Starch-branching enzyme (SBE), a glucosyl transferase, is required for the highly regular pattern of α-1,6 bonds in the amylopectin component of starch. In the absence of SBEIIa, as shown previously in the sbe2a mutant of maize (Zea mays), leaf starch has drastically reduced branching and the leaves exhibit a severe senescence-like phenotype. Detailed characterization of the maize sbe2a mutant revealed that SBEIIa is the primary active branching enzyme in the leaf and that in its absence plant growth is affected. Both seedling and mature sbe2a mutant leaves do not properly degrade starch during the night, resulting in hyperaccumulation.

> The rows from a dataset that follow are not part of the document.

**src/rtl/poly_operand_driver_if.sv**
```systemverilog
// Operand-load bus between the automatic driver and the polynomial evaluator.
// master = driver side, slave = evaluator/requester side.
interface poly_operand_driver_if #(
    parameter int DATA_W = 8
);
    logic              start;
    logic [DATA_W-1:0] coef_a;
    logic [DATA_W-1:0] coef_b;
    logic [DATA_W-1:0] coef_c;
    logic [DATA_W-1:0] coef_x;
    logic              busy;
    logic              go;
    logic [DATA_W-1:0] data_out;
    logic [DATA_W-1:0] data_result;
    logic [DATA_W-1:0] result;
    logic              done;
    logic              mismatch;

    modport master (
        input  start, coef_a, coef_b, coef_c, coef_x, data_result,
        output busy, go, data_out, result, done, mismatch
    );

    modport slave (
        output start, coef_a, coef_b, coef_c, coef_x, data_result,
        input  busy, go, data_out, result, done, mismatch
    );
endinterface

```
**src/rtl/poly_operand_driver.sv**
```systemverilog
// Serialises operands A, B, C, X onto the evaluator's data_out/go port and captures its result.
// Optional self-check of the evaluator result enabled by defining POLY_CHECK_EN.
module poly_operand_driver #(
    parameter int DATA_W      = 8,
    parameter int GO_HIGH     = 2,
    parameter int GO_LOW      = 2,
    parameter int RESULT_WAIT = 8
) (
    input  logic                  clk,
    input  logic                  resetn,
    poly_operand_driver_if.master bus
);
    localparam int MAX_HL  = (GO_HIGH > GO_LOW) ? GO_HIGH : GO_LOW;
    localparam int MAX_CNT = (MAX_HL > RESULT_WAIT) ? MAX_HL : RESULT_WAIT;
    localparam int CNT_W   = (MAX_CNT > 1) ? $clog2(MAX_CNT) : 1;

    localparam logic [CNT_W-1:0] HIGH_LAST = CNT_W'(GO_HIGH - 1);
    localparam logic [CNT_W-1:0] LOW_LAST  = CNT_W'(GO_LOW - 1);
    localparam logic [CNT_W-1:0] WAIT_LAST = CNT_W'(RESULT_WAIT - 1);
    localparam logic [CNT_W-1:0] CNT_ZERO  = {CNT_W{1'b0}};
    localparam logic [CNT_W-1:0] CNT_ONE   = CNT_W'(1);
    localparam logic [DATA_W-1:0] DATA_ZERO = {DATA_W{1'b0}};
    localparam logic [1:0] LAST_IDX = 2'd3;

    typedef enum logic [2:0] {
        IDLE        = 3'd0,
        DRIVE_HIGH  = 3'd1,
        DRIVE_LOW   = 3'd2,
        WAIT_RESULT = 3'd3,
        DONE        = 3'd4
    } state_t;

    state_t            state_r, state_s;
    logic [1:0]        idx_r, idx_s;
    logic [CNT_W-1:0]  cnt_r, cnt_s;
    logic [DATA_W-1:0] op_r [4];
    logic              latch_s, capture_s;
    logic              go_r, go_s;
    logic              busy_r, busy_s;
    logic              done_r, done_s;
    logic [DATA_W-1:0] data_r, data_s, next_op_s;
    logic [DATA_W-1:0] result_r;

    // Next-state logic: phase counters, operand index and capture strobe
    always_comb begin
        state_s   = state_r;
        idx_s     = idx_r;
        cnt_s     = cnt_r;
        latch_s   = 1'b0;
        capture_s = 1'b0;
        case (state_r)
            IDLE: begin
                if (bus.start) begin
                    state_s = DRIVE_HIGH;
                    idx_s   = 2'd0;
                    cnt_s   = CNT_ZERO;
                    latch_s = 1'b1;
                end else begin
                    cnt_s = CNT_ZERO;
                end
            end
            DRIVE_HIGH: begin
                if (cnt_r == HIGH_LAST) begin
                    state_s = DRIVE_LOW;
                    cnt_s   = CNT_ZERO;
                end else begin
                    cnt_s = cnt_r + CNT_ONE;
                end
            end
            DRIVE_LOW: begin
                if (cnt_r == LOW_LAST) begin
                    cnt_s = CNT_ZERO;
                    if (idx_r == LAST_IDX) begin
                        state_s = WAIT_RESULT;
                    end else begin
                        state_s = DRIVE_HIGH;
                        idx_s   = idx_r + 2'd1;
                    end
                end else begin
                    cnt_s = cnt_r + CNT_ONE;
                end
            end
            WAIT_RESULT: begin
                if (cnt_r == WAIT_LAST) begin
                    state_s   = DONE;
                    cnt_s     = CNT_ZERO;
                    capture_s = 1'b1;
                end else begin
                    cnt_s = cnt_r + CNT_ONE;
                end
            end
            DONE: begin
                state_s = IDLE;
                idx_s   = 2'd0;
            end
            default: begin
                state_s = IDLE;
                idx_s   = 2'd0;
                cnt_s   = CNT_ZERO;
            end
        endcase
    end

    // Output pre-decode from the next state; data_out only loads on a rising go
    always_comb begin
        next_op_s = latch_s ? bus.coef_a : op_r[idx_s];
        go_s      = (state_s == DRIVE_HIGH);
        busy_s    = (state_s != IDLE);
        done_s    = (state_s == DONE);
        if ((state_s == DRIVE_HIGH) && (state_r != DRIVE_HIGH)) begin
            data_s = next_op_s;
        end else if ((state_s == DRIVE_HIGH) || (state_s == DRIVE_LOW)) begin
            data_s = data_r;
        end else begin
            data_s = DATA_ZERO;
        end
    end

    // State, operand latches and registered outputs
    always_ff @(posedge clk) begin
        if (!resetn) begin
            state_r  <= IDLE;
            idx_r    <= 2'd0;
            cnt_r    <= CNT_ZERO;
            go_r     <= 1'b0;
            busy_r   <= 1'b0;
            done_r   <= 1'b0;
            data_r   <= DATA_ZERO;
            result_r <= DATA_ZERO;
            for (int i = 0; i < 4; i++) begin
                op_r[i] <= DATA_ZERO;
            end
        end else begin
            state_r <= state_s;
            idx_r   <= idx_s;
            cnt_r   <= cnt_s;
            go_r    <= go_s;
            busy_r  <= busy_s;
            done_r  <= done_s;
            data_r  <= data_s;
            if (capture_s) begin
                result_r <= bus.data_result;
            end else begin
                result_r <= result_r;
            end
            if (latch_s) begin
                op_r[0] <= bus.coef_a;
                op_r[1] <= bus.coef_b;
                op_r[2] <= bus.coef_c;
                op_r[3] <= bus.coef_x;
            end else begin
                for (int i = 0; i < 4; i++) begin
                    op_r[i] <= op_r[i];
                end
            end
        end
    end

    assign bus.go       = go_r;
    assign bus.busy     = busy_r;
    assign bus.done     = done_r;
    assign bus.data_out = data_r;
    assign bus.result   = result_r;

`ifdef POLY_CHECK_EN
    logic [DATA_W-1:0] ax_r, bx_r, axx_r, expected_r;
    logic              mismatch_r;

    // Expected value pipeline, one multiply per stage; settles long before capture
    always_ff @(posedge clk) begin
        if (!resetn) begin
            ax_r       <= DATA_ZERO;
            bx_r       <= DATA_ZERO;
            axx_r      <= DATA_ZERO;
            expected_r <= DATA_ZERO;
            mismatch_r <= 1'b0;
        end else begin
            ax_r       <= op_r[0] * op_r[3];
            bx_r       <= op_r[1] * op_r[3];
            axx_r      <= ax_r * op_r[3];
            expected_r <= axx_r + bx_r + op_r[2];
            if (capture_s) begin
                mismatch_r <= (bus.data_result != expected_r);
            end else begin
                mismatch_r <= mismatch_r;
            end
        end
    end

    assign bus.mismatch = mismatch_r;
`else
    assign bus.mismatch = 1'b0;
`endif
endmodule
```
**src/flat_wrapper.sv**
```systemverilog
// flat-port wrapper written by rule: the top's interface ports become plain ports
module poly_operand_driver_flat 
#(
    parameter int DATA_W      = 8,
    parameter int GO_HIGH     = 2,
    parameter int GO_LOW      = 2,
    parameter int RESULT_WAIT = 8
)
  (clk, resetn, bus_start, bus_coef_a, bus_coef_b, bus_coef_c, bus_coef_x, bus_data_result, bus_busy, bus_go, bus_data_out, bus_result, bus_done, bus_mismatch);
  poly_operand_driver_if #(.DATA_W(DATA_W)) bus_i ();
  input  logic clk;
  input  logic resetn;
  input wire logic [$bits(bus_i.start)-1:0] bus_start;
  input wire logic [$bits(bus_i.coef_a)-1:0] bus_coef_a;
  input wire logic [$bits(bus_i.coef_b)-1:0] bus_coef_b;
  input wire logic [$bits(bus_i.coef_c)-1:0] bus_coef_c;
  input wire logic [$bits(bus_i.coef_x)-1:0] bus_coef_x;
  input wire logic [$bits(bus_i.data_result)-1:0] bus_data_result;
  output wire logic [$bits(bus_i.busy)-1:0] bus_busy;
  output wire logic [$bits(bus_i.go)-1:0] bus_go;
  output wire logic [$bits(bus_i.data_out)-1:0] bus_data_out;
  output wire logic [$bits(bus_i.result)-1:0] bus_result;
  output wire logic [$bits(bus_i.done)-1:0] bus_done;
  output wire logic [$bits(bus_i.mismatch)-1:0] bus_mismatch;
  assign bus_i.start = bus_start;
  assign bus_i.coef_a = bus_coef_a;
  assign bus_i.coef_b = bus_coef_b;
  assign bus_i.coef_c = bus_coef_c;
  assign bus_i.coef_x = bus_coef_x;
  assign bus_i.data_result = bus_data_result;
  assign bus_busy = bus_i.busy;
  assign bus_go = bus_i.go;
  assign bus_data_out = bus_i.data_out;
  assign bus_result = bus_i.result;
  assign bus_done = bus_i.done;
  assign bus_mismatch = bus_i.mismatch;
  poly_operand_driver #(.DATA_W(DATA_W), .GO_HIGH(GO_HIGH), .GO_LOW(GO_LOW), .RESULT_WAIT(RESULT_WAIT)) u_core (.clk(clk), .resetn(resetn), .bus(bus_i));
endmodule
```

In mature sbe2a leaves, starch hyperaccumulation is greatest in visibly senescing regions but also observed in green tissue and is correlated to a drastic reduction in photosynthesis within the leaf. Starch granules from sbe2a leaves observed via scanning electron microscopy and transmission electron microscopy analyses are larger, irregular, and amorphous as compared with the highly regular, discoid starch granules observed in wild-type leaves. This appears to trigger premature senescence, as shown by an increased expression of genes encoding proteins known to be involved in senescence and programmed cell death processes. Together, these results indicate that SBEIIa is required for the proper diurnal cycling of transitory starch within the leaf and suggest that SBEIIa is necessary in producing an amylopectin structure amenable to degradation by starch metabolism enzymes.